While year-to-year comparisons are the standard fare in financial reporting, comparing brokerages on a sequential basis the past two quarters seems appropriate as investors and analysts dig for any sign of life in the moribound 3PL industry.
On that basis, RXO’s earnings on the surface didn’t seem to be pointing toward a significant turnaround. But compared to C.H. Robinson, it wasn’t carrying the burden of proving wrong the enormous short positions that have been taken in CHRW stock, reportedly one of the largest on Wall Street.
Those sequential numbers were mostly negative for RXO. The company as a whole recorded revenue of $900 million for the quarter, down from $1 billion in the fourth quarter.

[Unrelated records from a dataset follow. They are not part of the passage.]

### config.mk
export PLATFORM = sky130hd
export DESIGN_NAME = dbd_div
export DESIGN_NICKNAME = d
export VERILOG_FILES = /design/src/dbd_pkg.sv /design/src/dbd_div.sv
export SDC_FILE = /design/constraint.sdc
export NUM_CORES = 1
export LEC_CHECK = 0
export CORE_ASPECT_RATIO = 1.1
export CORE_MARGIN = 3
export CORE_UTILIZATION = 39
export CTS_CLUSTER_DIAMETER = 80
export CTS_CLUSTER_SIZE = 40
export DETAILED_ROUTE_END_ITERATION = 16
export DONT_BUFFER_PORTS = 1
export PLACE_DENSITY = 0.52
export RECOVER_POWER = 25
export SYNTH_ARGS = -nofsm -noshare
export SYNTH_HDL_FRONTEND = slang
export SYNTH_SLANG_ARGS = --single-unit
### constraint.sdc
create_clock -name clk -period 2.9 [get_ports clk]
set_clock_uncertainty 0.05 [all_clocks]
set_input_delay 0.29 -clock clk [delete_from_list [all_inputs] [get_ports clk]]
set_output_delay 0.29 -clock clk [all_outputs]
set_load 0.03 [all_outputs]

RXO had a GAAP net loss of $15 million in the first quarter, compared to fourth-quarter 2023 net income of $2 million. Adjusted (non-GAAP) net income in the fourth quarter of 2023 was $7 million. For the first quarter, it was a loss of $4 million.
Adjusted earnings before interest, taxes, depreciation and amortization for the first quarter at RXO was $15 million, but it was $31 million one quarter earlier. The adjusted EBITDA margin in the first three months of the year was 1.6%, compared to 3.2% in the fourth quarter.

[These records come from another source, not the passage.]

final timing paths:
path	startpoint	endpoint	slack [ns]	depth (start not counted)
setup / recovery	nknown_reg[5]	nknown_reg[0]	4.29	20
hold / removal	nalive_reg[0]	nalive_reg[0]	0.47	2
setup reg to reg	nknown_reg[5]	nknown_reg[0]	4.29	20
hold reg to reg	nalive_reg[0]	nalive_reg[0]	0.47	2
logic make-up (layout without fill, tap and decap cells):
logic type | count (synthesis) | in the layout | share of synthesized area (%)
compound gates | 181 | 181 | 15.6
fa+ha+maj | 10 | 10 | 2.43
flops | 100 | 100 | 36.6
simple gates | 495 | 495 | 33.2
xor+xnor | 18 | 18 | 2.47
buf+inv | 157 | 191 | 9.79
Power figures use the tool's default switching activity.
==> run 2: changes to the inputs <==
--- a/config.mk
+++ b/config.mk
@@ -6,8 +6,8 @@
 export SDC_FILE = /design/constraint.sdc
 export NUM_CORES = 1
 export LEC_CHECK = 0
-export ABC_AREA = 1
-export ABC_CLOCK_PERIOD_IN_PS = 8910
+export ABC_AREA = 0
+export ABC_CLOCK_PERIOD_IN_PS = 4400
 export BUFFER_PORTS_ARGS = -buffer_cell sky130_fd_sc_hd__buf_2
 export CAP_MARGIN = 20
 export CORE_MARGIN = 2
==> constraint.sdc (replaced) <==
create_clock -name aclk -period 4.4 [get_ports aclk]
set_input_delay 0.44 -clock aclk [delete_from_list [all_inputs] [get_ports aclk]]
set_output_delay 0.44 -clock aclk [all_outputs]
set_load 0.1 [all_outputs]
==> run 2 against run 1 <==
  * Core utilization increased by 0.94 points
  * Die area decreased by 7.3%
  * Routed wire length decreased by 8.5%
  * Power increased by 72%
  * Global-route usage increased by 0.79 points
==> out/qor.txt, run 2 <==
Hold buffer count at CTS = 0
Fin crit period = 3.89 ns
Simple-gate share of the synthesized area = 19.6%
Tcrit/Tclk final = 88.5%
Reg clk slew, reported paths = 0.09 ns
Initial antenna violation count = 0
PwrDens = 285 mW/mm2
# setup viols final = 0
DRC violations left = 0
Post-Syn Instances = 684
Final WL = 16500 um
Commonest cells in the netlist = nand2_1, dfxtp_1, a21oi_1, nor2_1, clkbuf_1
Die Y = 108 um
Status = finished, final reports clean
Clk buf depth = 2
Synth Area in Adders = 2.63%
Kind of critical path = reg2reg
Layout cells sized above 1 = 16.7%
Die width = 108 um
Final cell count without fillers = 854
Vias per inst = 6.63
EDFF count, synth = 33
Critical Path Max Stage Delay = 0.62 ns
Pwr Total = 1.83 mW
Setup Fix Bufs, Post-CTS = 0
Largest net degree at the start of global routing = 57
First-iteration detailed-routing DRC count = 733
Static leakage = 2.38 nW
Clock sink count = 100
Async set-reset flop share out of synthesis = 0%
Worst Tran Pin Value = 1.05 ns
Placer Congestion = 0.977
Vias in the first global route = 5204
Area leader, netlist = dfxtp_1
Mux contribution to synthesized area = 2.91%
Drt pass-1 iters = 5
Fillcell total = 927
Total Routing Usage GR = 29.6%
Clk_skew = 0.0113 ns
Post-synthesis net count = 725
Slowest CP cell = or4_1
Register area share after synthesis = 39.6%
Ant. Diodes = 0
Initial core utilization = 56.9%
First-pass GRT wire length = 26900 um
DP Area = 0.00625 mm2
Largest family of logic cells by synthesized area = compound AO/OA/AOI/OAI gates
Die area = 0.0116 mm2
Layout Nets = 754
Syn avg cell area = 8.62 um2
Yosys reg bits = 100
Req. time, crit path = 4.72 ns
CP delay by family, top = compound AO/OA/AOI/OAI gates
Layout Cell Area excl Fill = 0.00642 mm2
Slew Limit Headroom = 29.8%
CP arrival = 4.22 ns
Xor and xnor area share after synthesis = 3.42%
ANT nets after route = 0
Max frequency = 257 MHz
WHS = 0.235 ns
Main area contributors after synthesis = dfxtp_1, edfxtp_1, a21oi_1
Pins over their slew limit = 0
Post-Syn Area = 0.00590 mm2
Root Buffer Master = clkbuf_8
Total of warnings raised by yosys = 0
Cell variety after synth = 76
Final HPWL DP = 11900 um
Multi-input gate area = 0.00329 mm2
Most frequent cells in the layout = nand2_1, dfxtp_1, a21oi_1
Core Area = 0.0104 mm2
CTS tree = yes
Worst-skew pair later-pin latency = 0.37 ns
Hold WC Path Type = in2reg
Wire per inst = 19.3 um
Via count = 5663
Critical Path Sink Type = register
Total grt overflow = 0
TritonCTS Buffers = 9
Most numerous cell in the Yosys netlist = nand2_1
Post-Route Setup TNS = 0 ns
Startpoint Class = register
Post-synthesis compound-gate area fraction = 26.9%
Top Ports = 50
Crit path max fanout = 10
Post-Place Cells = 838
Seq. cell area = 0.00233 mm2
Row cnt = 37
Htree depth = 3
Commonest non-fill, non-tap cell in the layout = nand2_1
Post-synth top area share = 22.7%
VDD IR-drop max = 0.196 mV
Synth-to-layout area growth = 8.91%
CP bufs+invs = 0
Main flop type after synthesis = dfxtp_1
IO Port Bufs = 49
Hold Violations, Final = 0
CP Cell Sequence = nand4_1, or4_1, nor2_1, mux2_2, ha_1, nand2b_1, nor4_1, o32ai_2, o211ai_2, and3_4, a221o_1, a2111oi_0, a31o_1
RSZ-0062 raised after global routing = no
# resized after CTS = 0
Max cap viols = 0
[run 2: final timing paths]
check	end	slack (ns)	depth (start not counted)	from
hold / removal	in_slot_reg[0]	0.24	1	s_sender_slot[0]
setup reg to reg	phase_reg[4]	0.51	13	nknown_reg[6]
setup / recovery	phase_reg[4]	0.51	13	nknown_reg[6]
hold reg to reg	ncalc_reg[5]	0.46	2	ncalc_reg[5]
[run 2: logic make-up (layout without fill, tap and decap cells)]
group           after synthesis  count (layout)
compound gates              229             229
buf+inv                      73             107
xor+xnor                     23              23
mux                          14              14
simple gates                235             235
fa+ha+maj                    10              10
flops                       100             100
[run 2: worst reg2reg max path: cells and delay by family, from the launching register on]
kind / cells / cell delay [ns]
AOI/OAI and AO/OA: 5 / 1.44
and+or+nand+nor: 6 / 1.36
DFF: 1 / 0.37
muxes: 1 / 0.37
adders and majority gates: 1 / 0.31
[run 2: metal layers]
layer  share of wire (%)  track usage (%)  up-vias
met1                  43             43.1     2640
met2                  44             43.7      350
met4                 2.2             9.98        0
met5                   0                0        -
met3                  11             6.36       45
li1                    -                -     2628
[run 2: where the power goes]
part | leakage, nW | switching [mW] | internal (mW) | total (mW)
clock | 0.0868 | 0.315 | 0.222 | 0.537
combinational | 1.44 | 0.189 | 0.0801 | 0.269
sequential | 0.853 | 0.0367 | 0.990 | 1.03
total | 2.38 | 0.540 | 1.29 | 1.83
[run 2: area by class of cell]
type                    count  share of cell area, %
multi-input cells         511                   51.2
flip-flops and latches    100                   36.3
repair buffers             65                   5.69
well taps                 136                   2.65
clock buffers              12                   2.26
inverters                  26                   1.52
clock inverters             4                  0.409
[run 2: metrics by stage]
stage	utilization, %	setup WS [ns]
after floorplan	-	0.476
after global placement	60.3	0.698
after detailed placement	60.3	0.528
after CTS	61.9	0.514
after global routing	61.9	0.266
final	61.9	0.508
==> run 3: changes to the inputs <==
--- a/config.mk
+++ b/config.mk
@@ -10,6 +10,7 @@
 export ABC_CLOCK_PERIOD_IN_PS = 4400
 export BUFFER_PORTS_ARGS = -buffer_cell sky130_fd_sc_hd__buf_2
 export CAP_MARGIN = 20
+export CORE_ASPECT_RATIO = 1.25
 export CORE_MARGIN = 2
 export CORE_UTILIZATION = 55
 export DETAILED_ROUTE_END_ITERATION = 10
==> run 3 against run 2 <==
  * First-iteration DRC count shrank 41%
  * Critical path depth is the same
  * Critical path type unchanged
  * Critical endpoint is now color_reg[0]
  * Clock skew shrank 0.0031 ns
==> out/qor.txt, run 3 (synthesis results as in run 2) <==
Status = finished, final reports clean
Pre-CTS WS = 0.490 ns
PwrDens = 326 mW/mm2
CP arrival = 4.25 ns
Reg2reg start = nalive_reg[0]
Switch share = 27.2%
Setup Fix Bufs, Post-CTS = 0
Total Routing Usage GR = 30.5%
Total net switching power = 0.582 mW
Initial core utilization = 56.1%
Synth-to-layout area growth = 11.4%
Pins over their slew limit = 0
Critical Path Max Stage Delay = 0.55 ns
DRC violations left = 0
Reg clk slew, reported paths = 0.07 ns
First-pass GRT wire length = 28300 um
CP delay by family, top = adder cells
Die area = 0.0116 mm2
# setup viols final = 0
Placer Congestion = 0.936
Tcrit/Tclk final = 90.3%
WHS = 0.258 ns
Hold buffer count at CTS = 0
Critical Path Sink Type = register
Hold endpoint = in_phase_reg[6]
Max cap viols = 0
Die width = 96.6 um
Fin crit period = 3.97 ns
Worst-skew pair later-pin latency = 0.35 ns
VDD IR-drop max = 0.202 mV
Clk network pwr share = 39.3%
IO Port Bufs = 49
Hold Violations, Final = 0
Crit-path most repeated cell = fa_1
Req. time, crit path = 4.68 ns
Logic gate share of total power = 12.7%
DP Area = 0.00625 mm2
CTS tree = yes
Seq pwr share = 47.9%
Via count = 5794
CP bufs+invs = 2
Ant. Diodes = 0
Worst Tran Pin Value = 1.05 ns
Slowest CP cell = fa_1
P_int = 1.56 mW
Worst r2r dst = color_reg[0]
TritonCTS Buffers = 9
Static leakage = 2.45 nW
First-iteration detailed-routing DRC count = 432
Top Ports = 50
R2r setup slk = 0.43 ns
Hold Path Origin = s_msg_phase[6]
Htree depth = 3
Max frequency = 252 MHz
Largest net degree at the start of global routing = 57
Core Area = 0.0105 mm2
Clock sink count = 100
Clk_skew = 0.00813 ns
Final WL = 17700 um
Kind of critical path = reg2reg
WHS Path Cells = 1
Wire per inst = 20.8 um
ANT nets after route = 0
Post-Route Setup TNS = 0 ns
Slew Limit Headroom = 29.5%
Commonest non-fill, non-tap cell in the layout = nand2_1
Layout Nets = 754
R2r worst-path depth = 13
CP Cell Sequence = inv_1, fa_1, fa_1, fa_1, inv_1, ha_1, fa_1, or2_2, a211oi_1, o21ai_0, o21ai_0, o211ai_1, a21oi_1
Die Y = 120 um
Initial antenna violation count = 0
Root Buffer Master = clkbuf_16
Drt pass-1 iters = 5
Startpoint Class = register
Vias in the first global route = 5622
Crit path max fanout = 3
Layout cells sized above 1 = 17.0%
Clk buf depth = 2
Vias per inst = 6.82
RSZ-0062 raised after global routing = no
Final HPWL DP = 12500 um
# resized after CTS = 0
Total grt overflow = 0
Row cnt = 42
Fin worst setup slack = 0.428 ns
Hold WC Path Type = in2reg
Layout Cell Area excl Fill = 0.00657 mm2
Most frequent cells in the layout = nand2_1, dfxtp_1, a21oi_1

Revenue in key groups fell from the fourth quarter. Truck brokerage revenue sequentially fell to $564 million from $610 million in the fourth quarter. Last mile dropped to $232 million from $257 million. Freight forwarding rose slightly, to $55 million from $51 million, but managed transportation declined to $97 million from $103 million.
Gross margins are getting better
But RXO chose to highlight other metrics that showed improvement.
Jared Weisfeld, chief strategy officer, said the 3PL produced steadily better gross margins through the quarter. Brokerage gross margin was 14.8% in the fourth quarter. It was 14.2% in the first quarter but was on an upward climb through the three months after getting hammered in January, a bad month for all transportation companies due to extreme weather in certain parts of the country.
“The gross margin percentage within our brokerage business improved every single month,” Weisfeld said in an interview with FreightWaves. “We saw continued improvement from January to February, February to March and March to April as well.”
Gross margin is measured as revenue less the cost of purchased transportation. Weisfeld said RXO “brought down the cost of purchased transportation very quickly after January and all of the inclement weather.”
“We guided gross margin percentage from the first quarter and second quarter to be between 13% and 15%, so we are continuing to maintain very strong gross margins,” Weisfeld said.
Weisfeld looked to other data points on the earnings call to promote the idea that things are getting better sequentially even if they might not look like that on a year-to-year basis.
Revenue per load climbing up from the bottom
For example, the year-on-year revenue-per-load decline was 33% in the second quarter of 2023 (compared to the second quarter of 2022), with improvement over the next three quarters, narrowing to a 26% decline, 20% decline and a 15% decline in the first quarter of 2024.
Volume also was highlighted by Weisfeld. Although truck brokerage revenues were down from a year ago, he said overall brokerage volume growth was 11% year on year, with full truckload posting an 8% increase and LTL volume growth of 29%. On the earnings call, he said full-year volume growth in LTL is expected to be more than 30%.
Also on the call, CEO Drew Wilkerson touted RXO’s LTL capabilities. “The reason that we’re getting this LTL business is that it is coming from customers who do business with us on the truckload side,” he said. “And so what these customers have told us is LTL is a small piece of their overall revenue and what they’re managing, but it’s a big piece of the headaches that they get, meaning claims, late deliveries, things like that.”
He added in regard to the 30% growth target that comparisons with a year ago “get tougher in the second half, but I do expect us to still be growing LTL volume.”
Not all comparisons to the first quarter of 2023 were negative. Weisfeld said productivity, as measured in loads per head per day, was up by 18% year over year. RXO also saw its brokerage contract volume increase by 18% year over year in the first quarter.
In the prepared statement released with the earnings, Wilkerson chose to highlight those two benchmarks. “RXO continued to deliver exceptional brokerage volume growth and strong margin performance in the first quarter of 2024, despite persistent softness in the freight market,” Wilkerson said.